▸ **Work task**
Copy every line from the records below that carries the word "logical".

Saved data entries
* * * * * * *
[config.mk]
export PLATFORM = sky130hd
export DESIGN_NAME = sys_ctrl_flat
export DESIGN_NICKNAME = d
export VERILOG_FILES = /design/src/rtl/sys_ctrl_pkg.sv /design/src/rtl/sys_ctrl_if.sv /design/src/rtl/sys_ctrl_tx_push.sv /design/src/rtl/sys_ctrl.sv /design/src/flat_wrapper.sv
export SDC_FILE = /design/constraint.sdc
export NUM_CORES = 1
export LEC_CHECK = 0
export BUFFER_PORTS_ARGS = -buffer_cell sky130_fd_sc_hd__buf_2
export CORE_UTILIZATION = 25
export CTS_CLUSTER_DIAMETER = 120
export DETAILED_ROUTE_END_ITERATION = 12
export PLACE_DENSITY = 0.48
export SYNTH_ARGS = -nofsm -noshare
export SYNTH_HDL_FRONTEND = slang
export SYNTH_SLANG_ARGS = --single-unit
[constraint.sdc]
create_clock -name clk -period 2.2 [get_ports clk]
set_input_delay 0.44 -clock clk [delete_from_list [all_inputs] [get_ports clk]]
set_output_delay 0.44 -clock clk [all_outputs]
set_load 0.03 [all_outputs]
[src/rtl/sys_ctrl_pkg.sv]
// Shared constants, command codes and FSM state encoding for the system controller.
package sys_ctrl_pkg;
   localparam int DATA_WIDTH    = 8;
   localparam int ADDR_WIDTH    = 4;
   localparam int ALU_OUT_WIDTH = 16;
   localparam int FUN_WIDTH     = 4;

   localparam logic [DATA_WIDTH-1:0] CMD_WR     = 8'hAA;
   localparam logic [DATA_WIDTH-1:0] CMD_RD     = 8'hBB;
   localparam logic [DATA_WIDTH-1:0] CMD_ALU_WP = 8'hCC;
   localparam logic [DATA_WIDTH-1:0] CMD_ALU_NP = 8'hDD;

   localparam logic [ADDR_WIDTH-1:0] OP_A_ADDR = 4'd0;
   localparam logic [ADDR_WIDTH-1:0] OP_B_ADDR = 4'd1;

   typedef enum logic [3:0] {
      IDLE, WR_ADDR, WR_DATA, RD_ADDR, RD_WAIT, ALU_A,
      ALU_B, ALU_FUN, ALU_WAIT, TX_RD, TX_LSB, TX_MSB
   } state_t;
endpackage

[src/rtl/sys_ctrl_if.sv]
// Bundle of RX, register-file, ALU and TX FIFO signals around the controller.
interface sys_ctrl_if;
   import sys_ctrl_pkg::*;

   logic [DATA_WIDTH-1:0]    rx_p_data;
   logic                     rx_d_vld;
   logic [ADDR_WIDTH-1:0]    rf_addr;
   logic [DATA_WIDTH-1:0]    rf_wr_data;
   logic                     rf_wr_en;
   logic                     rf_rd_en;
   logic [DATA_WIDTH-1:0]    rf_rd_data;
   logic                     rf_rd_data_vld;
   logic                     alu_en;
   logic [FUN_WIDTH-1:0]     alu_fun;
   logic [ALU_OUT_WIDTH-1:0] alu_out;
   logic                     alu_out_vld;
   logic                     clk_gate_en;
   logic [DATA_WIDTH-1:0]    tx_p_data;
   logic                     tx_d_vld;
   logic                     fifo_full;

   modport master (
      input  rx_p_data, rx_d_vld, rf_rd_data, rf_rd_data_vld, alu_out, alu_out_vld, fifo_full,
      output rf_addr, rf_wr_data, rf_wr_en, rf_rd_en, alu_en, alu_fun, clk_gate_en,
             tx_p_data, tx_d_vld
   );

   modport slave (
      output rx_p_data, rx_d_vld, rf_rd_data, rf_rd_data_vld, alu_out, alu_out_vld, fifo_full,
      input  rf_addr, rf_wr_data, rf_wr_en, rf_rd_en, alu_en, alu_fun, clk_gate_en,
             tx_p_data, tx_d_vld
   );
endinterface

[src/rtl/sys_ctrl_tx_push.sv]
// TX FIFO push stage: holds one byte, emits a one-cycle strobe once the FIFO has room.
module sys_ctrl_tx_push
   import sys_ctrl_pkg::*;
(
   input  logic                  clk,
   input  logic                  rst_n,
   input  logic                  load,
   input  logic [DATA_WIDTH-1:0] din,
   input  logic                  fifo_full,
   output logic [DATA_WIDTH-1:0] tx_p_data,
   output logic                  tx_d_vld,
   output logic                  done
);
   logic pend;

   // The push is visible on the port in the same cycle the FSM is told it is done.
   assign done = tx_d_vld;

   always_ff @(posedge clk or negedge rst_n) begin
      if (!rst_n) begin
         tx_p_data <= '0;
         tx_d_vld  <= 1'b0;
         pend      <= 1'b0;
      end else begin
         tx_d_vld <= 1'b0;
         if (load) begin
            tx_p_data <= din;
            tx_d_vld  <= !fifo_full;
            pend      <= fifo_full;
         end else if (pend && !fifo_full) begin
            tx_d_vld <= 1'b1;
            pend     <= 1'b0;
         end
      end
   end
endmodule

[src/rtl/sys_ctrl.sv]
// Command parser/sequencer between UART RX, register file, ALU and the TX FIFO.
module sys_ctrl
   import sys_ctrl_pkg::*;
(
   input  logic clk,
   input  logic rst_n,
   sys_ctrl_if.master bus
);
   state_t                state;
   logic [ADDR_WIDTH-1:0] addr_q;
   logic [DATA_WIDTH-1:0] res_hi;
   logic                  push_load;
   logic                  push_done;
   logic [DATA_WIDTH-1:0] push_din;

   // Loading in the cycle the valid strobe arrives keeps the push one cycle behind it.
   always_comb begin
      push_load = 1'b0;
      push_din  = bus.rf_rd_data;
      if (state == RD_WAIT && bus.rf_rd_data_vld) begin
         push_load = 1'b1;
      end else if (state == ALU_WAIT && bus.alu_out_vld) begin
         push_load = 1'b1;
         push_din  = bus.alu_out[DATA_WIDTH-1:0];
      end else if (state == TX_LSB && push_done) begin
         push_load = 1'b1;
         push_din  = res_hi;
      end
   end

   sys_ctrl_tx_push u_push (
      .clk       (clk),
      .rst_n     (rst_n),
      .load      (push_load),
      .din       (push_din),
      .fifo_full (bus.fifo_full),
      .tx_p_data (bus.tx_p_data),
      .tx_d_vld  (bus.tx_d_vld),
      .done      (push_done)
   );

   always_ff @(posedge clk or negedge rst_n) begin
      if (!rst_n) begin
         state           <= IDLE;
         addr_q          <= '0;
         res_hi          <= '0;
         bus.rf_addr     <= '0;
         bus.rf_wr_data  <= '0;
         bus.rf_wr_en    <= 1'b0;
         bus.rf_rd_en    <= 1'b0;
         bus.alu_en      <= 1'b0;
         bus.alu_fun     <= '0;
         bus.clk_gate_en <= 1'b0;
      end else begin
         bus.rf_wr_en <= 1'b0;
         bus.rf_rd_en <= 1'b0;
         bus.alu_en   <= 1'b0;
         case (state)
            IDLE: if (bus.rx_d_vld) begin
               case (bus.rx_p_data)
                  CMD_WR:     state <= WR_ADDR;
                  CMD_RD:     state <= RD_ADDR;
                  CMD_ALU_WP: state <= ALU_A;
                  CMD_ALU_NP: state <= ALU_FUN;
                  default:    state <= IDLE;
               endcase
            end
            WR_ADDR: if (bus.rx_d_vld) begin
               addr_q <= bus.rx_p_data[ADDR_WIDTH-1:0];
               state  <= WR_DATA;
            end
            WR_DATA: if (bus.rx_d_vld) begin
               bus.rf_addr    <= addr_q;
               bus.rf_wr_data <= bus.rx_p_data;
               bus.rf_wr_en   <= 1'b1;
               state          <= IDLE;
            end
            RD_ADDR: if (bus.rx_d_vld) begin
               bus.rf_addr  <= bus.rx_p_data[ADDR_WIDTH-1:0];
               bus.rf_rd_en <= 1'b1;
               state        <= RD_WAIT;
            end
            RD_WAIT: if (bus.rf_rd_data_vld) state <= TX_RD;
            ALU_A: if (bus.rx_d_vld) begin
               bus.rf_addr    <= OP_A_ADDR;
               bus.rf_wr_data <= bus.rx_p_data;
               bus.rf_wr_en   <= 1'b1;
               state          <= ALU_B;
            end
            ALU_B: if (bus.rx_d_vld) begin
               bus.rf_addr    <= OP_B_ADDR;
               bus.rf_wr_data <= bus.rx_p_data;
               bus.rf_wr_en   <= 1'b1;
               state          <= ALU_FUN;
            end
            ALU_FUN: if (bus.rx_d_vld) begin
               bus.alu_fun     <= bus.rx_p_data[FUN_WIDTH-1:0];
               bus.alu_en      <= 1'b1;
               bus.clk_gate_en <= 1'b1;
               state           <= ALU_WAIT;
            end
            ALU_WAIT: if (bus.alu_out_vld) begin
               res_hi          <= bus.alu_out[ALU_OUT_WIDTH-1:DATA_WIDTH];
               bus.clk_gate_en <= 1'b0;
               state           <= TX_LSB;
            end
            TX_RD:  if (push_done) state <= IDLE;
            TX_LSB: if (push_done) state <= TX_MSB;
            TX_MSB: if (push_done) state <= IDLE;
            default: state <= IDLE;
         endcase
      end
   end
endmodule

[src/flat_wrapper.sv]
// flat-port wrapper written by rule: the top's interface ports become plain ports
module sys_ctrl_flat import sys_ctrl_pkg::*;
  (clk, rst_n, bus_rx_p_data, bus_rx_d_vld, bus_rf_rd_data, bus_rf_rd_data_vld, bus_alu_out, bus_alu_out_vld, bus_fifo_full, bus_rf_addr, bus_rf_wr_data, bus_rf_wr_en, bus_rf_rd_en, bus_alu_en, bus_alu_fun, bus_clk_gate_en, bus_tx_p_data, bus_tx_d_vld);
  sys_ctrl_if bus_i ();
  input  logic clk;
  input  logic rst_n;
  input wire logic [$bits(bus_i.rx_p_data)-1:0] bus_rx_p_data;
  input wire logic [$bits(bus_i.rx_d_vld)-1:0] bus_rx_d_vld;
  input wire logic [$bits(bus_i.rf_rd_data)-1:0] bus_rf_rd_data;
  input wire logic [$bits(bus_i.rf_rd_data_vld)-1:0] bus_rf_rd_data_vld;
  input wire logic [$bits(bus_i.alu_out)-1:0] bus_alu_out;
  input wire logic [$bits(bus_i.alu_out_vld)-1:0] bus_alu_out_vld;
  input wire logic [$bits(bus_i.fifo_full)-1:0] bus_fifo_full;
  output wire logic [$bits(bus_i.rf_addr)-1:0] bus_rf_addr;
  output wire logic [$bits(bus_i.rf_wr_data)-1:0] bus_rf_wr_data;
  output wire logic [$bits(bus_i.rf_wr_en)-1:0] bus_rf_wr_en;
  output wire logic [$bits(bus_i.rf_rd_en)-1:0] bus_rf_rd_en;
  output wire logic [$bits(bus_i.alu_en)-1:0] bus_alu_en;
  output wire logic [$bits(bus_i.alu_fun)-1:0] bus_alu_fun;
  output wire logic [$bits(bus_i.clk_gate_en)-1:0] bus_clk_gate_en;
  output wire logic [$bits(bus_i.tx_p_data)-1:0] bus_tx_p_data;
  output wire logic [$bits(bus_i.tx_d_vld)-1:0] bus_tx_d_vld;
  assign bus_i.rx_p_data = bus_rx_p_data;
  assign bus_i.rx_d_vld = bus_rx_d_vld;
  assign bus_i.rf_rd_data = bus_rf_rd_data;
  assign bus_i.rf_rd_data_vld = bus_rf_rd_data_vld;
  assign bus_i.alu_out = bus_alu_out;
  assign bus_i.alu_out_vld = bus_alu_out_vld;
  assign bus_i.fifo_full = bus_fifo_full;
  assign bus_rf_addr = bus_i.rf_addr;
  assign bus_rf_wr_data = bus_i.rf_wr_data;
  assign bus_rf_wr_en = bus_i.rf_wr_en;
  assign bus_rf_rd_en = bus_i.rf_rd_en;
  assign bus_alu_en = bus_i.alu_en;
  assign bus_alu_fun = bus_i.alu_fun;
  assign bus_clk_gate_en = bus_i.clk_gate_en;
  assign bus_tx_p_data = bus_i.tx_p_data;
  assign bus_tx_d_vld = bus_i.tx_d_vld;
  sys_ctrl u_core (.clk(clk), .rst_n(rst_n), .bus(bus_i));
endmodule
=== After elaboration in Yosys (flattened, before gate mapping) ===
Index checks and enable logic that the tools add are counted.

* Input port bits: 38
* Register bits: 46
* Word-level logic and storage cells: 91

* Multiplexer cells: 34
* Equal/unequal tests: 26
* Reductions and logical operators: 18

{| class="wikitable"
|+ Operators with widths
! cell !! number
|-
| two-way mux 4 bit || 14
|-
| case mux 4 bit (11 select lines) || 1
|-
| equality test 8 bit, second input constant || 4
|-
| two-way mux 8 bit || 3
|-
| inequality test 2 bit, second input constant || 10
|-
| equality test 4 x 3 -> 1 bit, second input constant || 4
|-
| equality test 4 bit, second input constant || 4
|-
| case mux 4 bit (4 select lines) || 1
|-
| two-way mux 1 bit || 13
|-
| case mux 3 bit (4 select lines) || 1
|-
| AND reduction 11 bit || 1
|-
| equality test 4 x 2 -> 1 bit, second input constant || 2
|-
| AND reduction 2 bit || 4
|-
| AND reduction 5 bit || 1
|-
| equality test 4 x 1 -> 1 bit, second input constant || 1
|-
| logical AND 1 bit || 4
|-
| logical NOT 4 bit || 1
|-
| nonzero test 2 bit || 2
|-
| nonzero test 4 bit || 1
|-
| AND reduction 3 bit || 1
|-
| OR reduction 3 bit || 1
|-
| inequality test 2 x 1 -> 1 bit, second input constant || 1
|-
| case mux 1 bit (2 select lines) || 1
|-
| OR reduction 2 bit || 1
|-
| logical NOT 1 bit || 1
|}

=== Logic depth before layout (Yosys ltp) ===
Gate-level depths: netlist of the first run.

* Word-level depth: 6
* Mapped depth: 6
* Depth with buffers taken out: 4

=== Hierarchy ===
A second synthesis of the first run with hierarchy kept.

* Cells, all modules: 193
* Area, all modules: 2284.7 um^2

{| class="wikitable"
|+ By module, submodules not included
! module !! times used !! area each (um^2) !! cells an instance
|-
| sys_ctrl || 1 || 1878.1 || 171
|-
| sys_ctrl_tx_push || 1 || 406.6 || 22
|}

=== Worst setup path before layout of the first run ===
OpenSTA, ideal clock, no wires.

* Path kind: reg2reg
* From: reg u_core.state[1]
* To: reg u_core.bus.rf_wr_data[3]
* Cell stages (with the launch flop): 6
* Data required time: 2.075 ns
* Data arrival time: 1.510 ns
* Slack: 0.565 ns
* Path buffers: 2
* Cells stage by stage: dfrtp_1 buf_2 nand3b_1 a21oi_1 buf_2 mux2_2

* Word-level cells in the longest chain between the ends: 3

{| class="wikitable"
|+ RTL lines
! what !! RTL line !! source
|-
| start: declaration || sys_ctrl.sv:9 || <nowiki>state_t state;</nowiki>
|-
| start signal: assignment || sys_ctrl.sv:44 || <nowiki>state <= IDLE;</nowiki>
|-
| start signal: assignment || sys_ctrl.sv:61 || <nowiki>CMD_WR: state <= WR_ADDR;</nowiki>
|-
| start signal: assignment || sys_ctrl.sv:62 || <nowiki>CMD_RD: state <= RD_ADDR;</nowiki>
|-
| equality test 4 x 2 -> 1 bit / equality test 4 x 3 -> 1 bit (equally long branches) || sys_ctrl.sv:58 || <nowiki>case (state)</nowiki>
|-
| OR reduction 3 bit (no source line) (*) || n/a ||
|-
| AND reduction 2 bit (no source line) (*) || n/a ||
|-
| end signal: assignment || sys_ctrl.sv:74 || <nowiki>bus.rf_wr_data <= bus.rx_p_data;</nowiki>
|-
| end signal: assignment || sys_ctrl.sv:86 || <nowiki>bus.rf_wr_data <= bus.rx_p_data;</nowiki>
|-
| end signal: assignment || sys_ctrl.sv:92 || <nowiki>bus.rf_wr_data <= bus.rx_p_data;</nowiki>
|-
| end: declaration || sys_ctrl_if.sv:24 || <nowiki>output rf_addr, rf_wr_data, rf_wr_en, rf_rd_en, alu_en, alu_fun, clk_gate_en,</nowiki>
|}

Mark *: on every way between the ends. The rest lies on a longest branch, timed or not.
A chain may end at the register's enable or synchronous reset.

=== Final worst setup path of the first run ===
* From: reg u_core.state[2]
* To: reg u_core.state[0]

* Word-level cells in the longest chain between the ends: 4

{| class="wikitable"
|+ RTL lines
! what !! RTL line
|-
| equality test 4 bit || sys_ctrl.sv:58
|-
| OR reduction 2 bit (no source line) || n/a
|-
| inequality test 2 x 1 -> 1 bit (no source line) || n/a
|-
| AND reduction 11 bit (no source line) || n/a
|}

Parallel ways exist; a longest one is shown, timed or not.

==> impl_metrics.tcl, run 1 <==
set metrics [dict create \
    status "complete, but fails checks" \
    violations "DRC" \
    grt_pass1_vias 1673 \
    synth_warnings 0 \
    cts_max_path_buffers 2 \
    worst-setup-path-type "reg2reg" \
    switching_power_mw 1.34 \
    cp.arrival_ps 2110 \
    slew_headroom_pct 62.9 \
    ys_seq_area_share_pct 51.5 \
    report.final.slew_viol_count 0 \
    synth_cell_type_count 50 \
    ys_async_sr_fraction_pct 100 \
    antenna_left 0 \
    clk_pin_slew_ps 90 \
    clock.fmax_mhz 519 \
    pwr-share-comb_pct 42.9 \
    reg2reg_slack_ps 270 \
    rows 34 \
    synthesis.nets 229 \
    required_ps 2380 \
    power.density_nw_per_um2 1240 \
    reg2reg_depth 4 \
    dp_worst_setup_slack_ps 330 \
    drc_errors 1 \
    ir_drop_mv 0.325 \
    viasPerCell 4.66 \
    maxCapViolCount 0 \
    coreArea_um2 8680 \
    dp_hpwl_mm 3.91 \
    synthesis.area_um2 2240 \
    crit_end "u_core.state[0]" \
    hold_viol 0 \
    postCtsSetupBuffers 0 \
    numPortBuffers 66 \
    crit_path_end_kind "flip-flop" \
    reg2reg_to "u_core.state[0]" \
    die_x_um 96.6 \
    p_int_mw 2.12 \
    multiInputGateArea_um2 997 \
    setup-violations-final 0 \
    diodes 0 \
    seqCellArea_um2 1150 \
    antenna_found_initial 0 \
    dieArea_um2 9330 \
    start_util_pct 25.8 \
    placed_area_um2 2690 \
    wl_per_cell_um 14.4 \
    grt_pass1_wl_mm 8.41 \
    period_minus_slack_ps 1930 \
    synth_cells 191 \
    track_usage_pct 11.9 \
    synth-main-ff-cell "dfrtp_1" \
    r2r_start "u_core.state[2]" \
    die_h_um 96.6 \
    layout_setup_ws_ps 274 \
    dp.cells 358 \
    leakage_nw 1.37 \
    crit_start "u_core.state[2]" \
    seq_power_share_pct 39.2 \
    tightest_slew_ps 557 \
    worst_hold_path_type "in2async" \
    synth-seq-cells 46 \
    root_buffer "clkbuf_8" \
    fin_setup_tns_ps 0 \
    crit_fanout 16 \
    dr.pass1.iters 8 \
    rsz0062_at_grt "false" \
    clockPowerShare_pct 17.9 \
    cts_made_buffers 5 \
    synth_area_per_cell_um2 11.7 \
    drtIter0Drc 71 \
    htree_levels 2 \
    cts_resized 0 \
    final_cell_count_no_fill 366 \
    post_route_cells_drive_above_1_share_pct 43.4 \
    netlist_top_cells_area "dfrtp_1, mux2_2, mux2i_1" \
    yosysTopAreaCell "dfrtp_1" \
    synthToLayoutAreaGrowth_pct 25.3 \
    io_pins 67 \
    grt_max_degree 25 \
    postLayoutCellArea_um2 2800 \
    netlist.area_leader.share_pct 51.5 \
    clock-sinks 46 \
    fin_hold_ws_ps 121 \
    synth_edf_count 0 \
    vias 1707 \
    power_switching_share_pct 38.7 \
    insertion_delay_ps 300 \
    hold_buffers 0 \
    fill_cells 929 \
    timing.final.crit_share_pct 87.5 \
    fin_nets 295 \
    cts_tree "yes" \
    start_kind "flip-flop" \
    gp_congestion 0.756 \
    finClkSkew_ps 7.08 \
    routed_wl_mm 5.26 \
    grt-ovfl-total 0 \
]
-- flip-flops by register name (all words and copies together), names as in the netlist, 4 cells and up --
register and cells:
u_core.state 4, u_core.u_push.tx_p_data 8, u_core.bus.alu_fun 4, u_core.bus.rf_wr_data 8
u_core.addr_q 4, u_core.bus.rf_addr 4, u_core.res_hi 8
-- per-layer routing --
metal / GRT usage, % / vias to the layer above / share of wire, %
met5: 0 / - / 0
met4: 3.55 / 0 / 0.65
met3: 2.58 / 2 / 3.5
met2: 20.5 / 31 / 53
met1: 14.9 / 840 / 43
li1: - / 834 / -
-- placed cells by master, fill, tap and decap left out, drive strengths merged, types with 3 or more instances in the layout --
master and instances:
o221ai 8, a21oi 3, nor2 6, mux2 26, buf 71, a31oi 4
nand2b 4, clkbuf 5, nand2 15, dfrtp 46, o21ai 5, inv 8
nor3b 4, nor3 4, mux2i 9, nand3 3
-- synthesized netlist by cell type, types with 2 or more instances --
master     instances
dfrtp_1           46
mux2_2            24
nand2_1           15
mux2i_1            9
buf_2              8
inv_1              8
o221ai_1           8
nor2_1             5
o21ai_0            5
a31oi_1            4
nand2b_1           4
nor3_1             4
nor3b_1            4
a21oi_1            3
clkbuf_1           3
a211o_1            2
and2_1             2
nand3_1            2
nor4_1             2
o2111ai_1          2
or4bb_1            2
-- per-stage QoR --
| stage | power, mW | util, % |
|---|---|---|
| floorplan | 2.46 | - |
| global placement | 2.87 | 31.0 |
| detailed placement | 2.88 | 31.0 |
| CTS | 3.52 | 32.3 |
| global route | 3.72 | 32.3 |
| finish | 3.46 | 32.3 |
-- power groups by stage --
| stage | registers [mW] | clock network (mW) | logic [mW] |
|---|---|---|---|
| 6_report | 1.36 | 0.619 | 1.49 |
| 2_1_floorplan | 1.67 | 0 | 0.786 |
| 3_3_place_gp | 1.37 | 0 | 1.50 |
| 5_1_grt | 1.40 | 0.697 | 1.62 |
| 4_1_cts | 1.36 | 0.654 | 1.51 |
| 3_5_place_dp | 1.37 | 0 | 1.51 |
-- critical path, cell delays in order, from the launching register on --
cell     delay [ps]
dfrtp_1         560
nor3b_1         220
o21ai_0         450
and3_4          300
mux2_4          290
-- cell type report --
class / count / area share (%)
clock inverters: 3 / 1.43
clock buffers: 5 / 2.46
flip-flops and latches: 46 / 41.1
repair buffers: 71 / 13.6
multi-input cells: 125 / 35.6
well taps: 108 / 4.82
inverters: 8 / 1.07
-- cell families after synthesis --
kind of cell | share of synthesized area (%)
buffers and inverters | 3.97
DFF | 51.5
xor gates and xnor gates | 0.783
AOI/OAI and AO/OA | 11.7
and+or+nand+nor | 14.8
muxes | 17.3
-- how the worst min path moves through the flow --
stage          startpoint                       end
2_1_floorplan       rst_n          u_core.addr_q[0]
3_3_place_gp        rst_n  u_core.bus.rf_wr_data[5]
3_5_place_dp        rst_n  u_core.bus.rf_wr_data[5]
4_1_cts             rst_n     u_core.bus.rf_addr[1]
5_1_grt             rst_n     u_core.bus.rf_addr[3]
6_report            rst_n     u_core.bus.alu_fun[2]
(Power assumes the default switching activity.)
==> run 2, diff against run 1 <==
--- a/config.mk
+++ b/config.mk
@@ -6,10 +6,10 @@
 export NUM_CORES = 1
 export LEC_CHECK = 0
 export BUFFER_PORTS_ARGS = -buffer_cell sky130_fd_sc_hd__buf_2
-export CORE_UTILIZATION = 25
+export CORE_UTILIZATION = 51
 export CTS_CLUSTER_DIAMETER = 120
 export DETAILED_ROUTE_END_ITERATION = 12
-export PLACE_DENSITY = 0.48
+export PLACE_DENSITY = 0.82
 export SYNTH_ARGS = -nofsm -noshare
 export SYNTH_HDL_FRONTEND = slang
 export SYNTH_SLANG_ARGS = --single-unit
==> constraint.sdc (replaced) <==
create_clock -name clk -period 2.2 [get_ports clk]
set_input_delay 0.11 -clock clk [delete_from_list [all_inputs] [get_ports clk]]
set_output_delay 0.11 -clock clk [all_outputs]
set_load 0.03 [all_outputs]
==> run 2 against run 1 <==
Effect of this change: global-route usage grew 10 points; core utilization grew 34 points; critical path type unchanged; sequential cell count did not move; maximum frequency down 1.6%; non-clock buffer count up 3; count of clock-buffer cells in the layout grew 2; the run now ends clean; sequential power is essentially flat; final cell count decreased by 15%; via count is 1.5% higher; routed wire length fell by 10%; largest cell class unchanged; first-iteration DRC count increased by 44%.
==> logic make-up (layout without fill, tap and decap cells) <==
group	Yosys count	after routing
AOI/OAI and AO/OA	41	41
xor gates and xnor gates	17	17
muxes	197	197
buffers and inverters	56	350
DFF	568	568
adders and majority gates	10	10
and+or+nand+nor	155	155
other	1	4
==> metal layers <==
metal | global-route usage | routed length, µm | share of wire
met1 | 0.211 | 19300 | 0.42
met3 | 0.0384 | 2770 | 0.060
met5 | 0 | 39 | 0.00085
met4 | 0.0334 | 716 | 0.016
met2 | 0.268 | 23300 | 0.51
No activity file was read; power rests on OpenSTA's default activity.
* * * * * * *
▸ **Written answer**
* Reductions and logical operators: 18
| logical AND 1 bit || 4
| logical NOT 4 bit || 1
| logical NOT 1 bit || 1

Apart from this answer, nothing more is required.